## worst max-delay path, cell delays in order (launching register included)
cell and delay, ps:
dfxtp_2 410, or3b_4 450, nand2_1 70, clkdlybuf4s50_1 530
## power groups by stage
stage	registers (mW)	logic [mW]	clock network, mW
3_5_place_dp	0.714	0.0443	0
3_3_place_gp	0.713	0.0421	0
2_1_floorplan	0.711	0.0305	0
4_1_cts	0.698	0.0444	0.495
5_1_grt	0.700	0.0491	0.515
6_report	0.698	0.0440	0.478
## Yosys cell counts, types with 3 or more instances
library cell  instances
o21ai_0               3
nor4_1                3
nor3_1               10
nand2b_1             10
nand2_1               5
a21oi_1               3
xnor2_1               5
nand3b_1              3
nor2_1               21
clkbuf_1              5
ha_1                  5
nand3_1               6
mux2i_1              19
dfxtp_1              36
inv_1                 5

-- Exercise instructions --
The required answer is a single number: how many lines above hold the string "stage".

-- Exercise response --
2